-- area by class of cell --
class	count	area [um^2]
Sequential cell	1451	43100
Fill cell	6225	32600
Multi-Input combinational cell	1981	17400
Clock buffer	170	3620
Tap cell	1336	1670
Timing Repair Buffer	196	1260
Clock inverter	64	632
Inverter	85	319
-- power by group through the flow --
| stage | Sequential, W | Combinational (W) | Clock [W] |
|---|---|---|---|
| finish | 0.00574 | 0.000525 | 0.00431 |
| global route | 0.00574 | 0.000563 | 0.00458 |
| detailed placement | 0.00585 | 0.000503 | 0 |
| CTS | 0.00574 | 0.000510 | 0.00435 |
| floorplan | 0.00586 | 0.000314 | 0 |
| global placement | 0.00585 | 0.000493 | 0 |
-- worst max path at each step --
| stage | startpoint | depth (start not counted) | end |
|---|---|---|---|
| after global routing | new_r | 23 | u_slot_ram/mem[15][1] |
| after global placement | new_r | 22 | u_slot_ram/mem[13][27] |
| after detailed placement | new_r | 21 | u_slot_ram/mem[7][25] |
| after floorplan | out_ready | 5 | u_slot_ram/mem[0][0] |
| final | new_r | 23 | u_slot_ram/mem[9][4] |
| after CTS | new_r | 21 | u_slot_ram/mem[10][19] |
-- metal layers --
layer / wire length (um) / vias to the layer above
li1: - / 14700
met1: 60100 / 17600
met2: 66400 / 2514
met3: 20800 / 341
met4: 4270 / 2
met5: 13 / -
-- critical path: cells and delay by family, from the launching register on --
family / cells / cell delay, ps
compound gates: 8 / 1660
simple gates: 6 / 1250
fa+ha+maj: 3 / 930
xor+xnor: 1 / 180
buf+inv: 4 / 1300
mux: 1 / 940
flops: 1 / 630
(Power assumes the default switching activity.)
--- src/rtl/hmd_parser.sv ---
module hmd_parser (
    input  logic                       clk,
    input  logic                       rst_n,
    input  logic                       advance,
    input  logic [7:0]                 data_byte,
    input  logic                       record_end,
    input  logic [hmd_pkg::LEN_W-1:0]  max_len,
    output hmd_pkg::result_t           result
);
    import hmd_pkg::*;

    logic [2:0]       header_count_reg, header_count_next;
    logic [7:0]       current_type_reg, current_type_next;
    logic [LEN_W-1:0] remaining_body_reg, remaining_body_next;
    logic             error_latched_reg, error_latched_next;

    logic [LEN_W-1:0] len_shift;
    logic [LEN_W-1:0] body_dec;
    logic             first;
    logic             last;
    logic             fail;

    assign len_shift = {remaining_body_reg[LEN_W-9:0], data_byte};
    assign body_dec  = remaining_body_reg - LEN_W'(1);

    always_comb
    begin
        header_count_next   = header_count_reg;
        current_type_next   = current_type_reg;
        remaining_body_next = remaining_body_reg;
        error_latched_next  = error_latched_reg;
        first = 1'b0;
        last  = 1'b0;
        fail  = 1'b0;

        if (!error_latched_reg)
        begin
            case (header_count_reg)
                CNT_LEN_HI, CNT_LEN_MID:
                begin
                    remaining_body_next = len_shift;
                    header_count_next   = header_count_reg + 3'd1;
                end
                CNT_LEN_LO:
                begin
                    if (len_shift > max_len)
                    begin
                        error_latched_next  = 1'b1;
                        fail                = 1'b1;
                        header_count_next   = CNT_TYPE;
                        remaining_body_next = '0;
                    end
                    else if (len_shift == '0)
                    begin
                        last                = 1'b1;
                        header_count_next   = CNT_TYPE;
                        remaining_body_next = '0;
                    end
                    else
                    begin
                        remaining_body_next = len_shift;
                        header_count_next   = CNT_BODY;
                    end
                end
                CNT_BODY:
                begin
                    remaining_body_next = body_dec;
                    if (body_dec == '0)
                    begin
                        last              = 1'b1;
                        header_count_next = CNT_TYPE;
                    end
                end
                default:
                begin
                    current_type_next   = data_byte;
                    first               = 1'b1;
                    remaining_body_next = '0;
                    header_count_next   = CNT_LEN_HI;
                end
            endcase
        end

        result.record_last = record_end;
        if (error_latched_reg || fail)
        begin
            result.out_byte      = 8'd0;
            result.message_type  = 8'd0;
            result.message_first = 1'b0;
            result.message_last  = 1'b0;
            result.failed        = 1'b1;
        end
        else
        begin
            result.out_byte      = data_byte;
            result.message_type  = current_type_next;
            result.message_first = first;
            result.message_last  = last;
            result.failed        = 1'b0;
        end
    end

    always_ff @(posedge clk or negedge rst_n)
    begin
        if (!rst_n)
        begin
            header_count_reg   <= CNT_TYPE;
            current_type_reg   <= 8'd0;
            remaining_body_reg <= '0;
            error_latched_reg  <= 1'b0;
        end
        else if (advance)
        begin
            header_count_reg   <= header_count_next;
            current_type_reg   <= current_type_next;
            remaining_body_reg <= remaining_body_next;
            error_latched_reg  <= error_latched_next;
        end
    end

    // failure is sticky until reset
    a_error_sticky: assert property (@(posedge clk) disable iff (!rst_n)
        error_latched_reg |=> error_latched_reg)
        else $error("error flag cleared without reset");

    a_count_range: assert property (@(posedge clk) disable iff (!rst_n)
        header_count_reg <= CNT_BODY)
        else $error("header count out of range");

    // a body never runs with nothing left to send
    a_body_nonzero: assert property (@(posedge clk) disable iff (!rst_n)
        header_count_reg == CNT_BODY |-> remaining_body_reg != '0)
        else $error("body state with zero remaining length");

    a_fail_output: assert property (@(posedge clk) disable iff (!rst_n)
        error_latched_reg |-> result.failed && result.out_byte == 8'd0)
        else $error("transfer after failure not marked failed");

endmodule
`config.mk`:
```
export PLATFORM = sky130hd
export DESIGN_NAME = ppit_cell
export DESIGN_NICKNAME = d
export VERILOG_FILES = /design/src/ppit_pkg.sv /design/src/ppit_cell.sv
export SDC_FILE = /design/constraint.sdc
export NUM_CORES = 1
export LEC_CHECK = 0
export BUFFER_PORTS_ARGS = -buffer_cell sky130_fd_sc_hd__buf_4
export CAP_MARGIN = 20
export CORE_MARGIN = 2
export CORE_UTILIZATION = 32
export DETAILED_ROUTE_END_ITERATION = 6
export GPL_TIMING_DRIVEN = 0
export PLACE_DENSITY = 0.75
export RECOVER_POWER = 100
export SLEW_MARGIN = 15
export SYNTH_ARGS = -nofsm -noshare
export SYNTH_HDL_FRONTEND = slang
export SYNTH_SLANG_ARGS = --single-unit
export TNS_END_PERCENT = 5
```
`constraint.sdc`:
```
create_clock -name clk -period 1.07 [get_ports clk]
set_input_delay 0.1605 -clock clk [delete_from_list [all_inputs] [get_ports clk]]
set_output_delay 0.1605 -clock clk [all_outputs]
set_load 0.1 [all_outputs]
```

....

__Task to carry out__.
The goal is a faithful transcription of every entry above.

__Exercise result__.
-- area by class of cell --
class	count	area [um^2]
Sequential cell	1451	43100
Fill cell	6225	32600
Multi-Input combinational cell	1981	17400
Clock buffer	170	3620
Tap cell	1336	1670
Timing Repair Buffer	196	1260
Clock inverter	64	632
Inverter	85	319
-- power by group through the flow --
| stage | Sequential, W | Combinational (W) | Clock [W] |
|---|---|---|---|
| finish | 0.00574 | 0.000525 | 0.00431 |
| global route | 0.00574 | 0.000563 | 0.00458 |
| detailed placement | 0.00585 | 0.000503 | 0 |
| CTS | 0.00574 | 0.000510 | 0.00435 |
| floorplan | 0.00586 | 0.000314 | 0 |
| global placement | 0.00585 | 0.000493 | 0 |
-- worst max path at each step --
| stage | startpoint | depth (start not counted) | end |
|---|---|---|---|
| after global routing | new_r | 23 | u_slot_ram/mem[15][1] |
| after global placement | new_r | 22 | u_slot_ram/mem[13][27] |
| after detailed placement | new_r | 21 | u_slot_ram/mem[7][25] |
| after floorplan | out_ready | 5 | u_slot_ram/mem[0][0] |
| final | new_r | 23 | u_slot_ram/mem[9][4] |
| after CTS | new_r | 21 | u_slot_ram/mem[10][19] |
-- metal layers --
layer / wire length (um) / vias to the layer above
li1: - / 14700
met1: 60100 / 17600
met2: 66400 / 2514
met3: 20800 / 341
met4: 4270 / 2
met5: 13 / -
-- critical path: cells and delay by family, from the launching register on --
family / cells / cell delay, ps
compound gates: 8 / 1660
simple gates: 6 / 1250
fa+ha+maj: 3 / 930
xor+xnor: 1 / 180
buf+inv: 4 / 1300
mux: 1 / 940
flops: 1 / 630
(Power assumes the default switching activity.)
--- src/rtl/hmd_parser.sv ---
module hmd_parser (
    input  logic                       clk,
    input  logic                       rst_n,
    input  logic                       advance,
    input  logic [7:0]                 data_byte,
    input  logic                       record_end,
    input  logic [hmd_pkg::LEN_W-1:0]  max_len,
    output hmd_pkg::result_t           result
);
    import hmd_pkg::*;

    logic [2:0]       header_count_reg, header_count_next;
    logic [7:0]       current_type_reg, current_type_next;
    logic [LEN_W-1:0] remaining_body_reg, remaining_body_next;
    logic             error_latched_reg, error_latched_next;

    logic [LEN_W-1:0] len_shift;
    logic [LEN_W-1:0] body_dec;
    logic             first;
    logic             last;
    logic             fail;

    assign len_shift = {remaining_body_reg[LEN_W-9:0], data_byte};
    assign body_dec  = remaining_body_reg - LEN_W'(1);

    always_comb
    begin
        header_count_next   = header_count_reg;
        current_type_next   = current_type_reg;
        remaining_body_next = remaining_body_reg;
        error_latched_next  = error_latched_reg;
        first = 1'b0;
        last  = 1'b0;
        fail  = 1'b0;

        if (!error_latched_reg)
        begin
            case (header_count_reg)
                CNT_LEN_HI, CNT_LEN_MID:
                begin
                    remaining_body_next = len_shift;
                    header_count_next   = header_count_reg + 3'd1;
                end
                CNT_LEN_LO:
                begin
                    if (len_shift > max_len)
                    begin
                        error_latched_next  = 1'b1;
                        fail                = 1'b1;
                        header_count_next   = CNT_TYPE;
                        remaining_body_next = '0;
                    end
                    else if (len_shift == '0)
                    begin
                        last                = 1'b1;
                        header_count_next   = CNT_TYPE;
                        remaining_body_next = '0;
                    end
                    else
                    begin
                        remaining_body_next = len_shift;
                        header_count_next   = CNT_BODY;
                    end
                end
                CNT_BODY:
                begin
                    remaining_body_next = body_dec;
                    if (body_dec == '0)
                    begin
                        last              = 1'b1;
                        header_count_next = CNT_TYPE;
                    end
                end
                default:
                begin
                    current_type_next   = data_byte;
                    first               = 1'b1;
                    remaining_body_next = '0;
                    header_count_next   = CNT_LEN_HI;
                end
            endcase
        end

        result.record_last = record_end;
        if (error_latched_reg || fail)
        begin
            result.out_byte      = 8'd0;
            result.message_type  = 8'd0;
            result.message_first = 1'b0;
            result.message_last  = 1'b0;
            result.failed        = 1'b1;
        end
        else
        begin
            result.out_byte      = data_byte;
            result.message_type  = current_type_next;
            result.message_first = first;
            result.message_last  = last;
            result.failed        = 1'b0;
        end
    end

    always_ff @(posedge clk or negedge rst_n)
    begin
        if (!rst_n)
        begin
            header_count_reg   <= CNT_TYPE;
            current_type_reg   <= 8'd0;
            remaining_body_reg <= '0;
            error_latched_reg  <= 1'b0;
        end
        else if (advance)
        begin
            header_count_reg   <= header_count_next;
            current_type_reg   <= current_type_next;
            remaining_body_reg <= remaining_body_next;
            error_latched_reg  <= error_latched_next;
        end
    end

    // failure is sticky until reset
    a_error_sticky: assert property (@(posedge clk) disable iff (!rst_n)
        error_latched_reg |=> error_latched_reg)
        else $error("error flag cleared without reset");

    a_count_range: assert property (@(posedge clk) disable iff (!rst_n)
        header_count_reg <= CNT_BODY)
        else $error("header count out of range");

    // a body never runs with nothing left to send
    a_body_nonzero: assert property (@(posedge clk) disable iff (!rst_n)
        header_count_reg == CNT_BODY |-> remaining_body_reg != '0)
        else $error("body state with zero remaining length");

    a_fail_output: assert property (@(posedge clk) disable iff (!rst_n)
        error_latched_reg |-> result.failed && result.out_byte == 8'd0)
        else $error("transfer after failure not marked failed");

endmodule
`config.mk`:
```
export PLATFORM = sky130hd
export DESIGN_NAME = ppit_cell
export DESIGN_NICKNAME = d
export VERILOG_FILES = /design/src/ppit_pkg.sv /design/src/ppit_cell.sv
export SDC_FILE = /design/constraint.sdc
export NUM_CORES = 1
export LEC_CHECK = 0
export BUFFER_PORTS_ARGS = -buffer_cell sky130_fd_sc_hd__buf_4
export CAP_MARGIN = 20
export CORE_MARGIN = 2
export CORE_UTILIZATION = 32
export DETAILED_ROUTE_END_ITERATION = 6
export GPL_TIMING_DRIVEN = 0
export PLACE_DENSITY = 0.75
export RECOVER_POWER = 100
export SLEW_MARGIN = 15
export SYNTH_ARGS = -nofsm -noshare
export SYNTH_HDL_FRONTEND = slang
export SYNTH_SLANG_ARGS = --single-unit
export TNS_END_PERCENT = 5
```
`constraint.sdc`:
```
create_clock -name clk -period 1.07 [get_ports clk]
set_input_delay 0.1605 -clock clk [delete_from_list [all_inputs] [get_ports clk]]
set_output_delay 0.1605 -clock clk [all_outputs]
set_load 0.1 [all_outputs]
```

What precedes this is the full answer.